In my projects, I push experimental results to wanbd, commit the project id to my git history, and dump all summary results to dvc versioned using the metrics API, which is great for viewing and comparing results from the command line.
Models
The final output of each experiment is the model. I use a snapshot selection criteria for each project and commit the “best” model via dvc. Because of dvc’s pipelining I can easily add extra conversion steps for each platform I’ll run on, e.g. iOS, Android, and ONNX.
Environment
A teammate sends you a model and some evaluation code. You spend 3 days setting up your computer after finally figuring out it only runs with a 2 year old version of tensorflow and cuda 1.0, don’t get me started with cudnn. #storyofmylife This game of hide and seek is unrewarding and frustrating to say the least. To avoid this we agreed on a combination of Docker and conda environments. With Docker we have operating system level versioning and with conda we version everything else, cuda, software packages (mostly here, otherwise apt-get it in Docker), and python packages.
Wrap Up
With all of these components we have an organized, reproducible solution that is versioned via git: the environment versions the os, software, and all packages used to run experiments and models. The experiments are versioned via git+dvc and visualized with tool agreed upon by the team, e.g. wandb. Finally, the entire pipeline that produces the data and models is versioned with dvc. The tool that really pulls everything together is dvc. I highly recommend you try out their tutorial. If you all want, I’ll right one showing how I use it in my own projects.
Extra Notes
I’ve been keeping an eye on DAGsHub. It is a compelling solution because it combines git, dvc and mlflow into a single service eliminating the need to host your own storage, credentials, etc. Has anybody used it?
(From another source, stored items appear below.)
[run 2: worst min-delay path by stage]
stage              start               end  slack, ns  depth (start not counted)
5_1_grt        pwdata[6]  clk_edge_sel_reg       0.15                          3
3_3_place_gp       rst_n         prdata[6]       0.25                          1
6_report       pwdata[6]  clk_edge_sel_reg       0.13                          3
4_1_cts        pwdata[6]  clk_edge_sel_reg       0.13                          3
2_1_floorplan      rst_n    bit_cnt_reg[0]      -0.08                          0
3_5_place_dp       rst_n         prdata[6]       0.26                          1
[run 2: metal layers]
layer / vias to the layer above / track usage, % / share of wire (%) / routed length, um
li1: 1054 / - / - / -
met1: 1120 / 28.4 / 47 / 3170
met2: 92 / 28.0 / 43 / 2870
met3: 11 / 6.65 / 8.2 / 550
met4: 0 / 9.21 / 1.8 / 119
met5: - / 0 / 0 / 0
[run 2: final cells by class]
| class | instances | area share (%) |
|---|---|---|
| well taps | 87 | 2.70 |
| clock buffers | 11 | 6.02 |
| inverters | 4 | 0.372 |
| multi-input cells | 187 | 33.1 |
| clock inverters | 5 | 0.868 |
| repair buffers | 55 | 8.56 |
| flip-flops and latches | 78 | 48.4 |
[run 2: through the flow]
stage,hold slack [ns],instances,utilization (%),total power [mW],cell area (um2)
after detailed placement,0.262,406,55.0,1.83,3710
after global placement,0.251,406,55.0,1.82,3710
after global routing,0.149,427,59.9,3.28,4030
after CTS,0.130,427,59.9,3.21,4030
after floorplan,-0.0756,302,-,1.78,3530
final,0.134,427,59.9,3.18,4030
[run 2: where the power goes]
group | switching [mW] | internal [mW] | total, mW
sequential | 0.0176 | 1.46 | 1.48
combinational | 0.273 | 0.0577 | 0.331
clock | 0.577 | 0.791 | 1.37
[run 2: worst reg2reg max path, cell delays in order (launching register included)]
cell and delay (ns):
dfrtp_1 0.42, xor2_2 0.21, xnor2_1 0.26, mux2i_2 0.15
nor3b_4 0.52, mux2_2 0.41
A new version of DVC came out while I was working on this pos. New features include better experiment management and tracking. I need to use this improved feature, but it still seems limited for those used to using Tensorboard, mlflow, etc. It seems early to make any verdict as it’s evolving quickly, I’ll be watching this feature closely.
Coding standards are important too which you can remind everyone about through git pre commit hooks. It will require a few seconds extra when pulling/pushing a new repo, but worth it in the long run.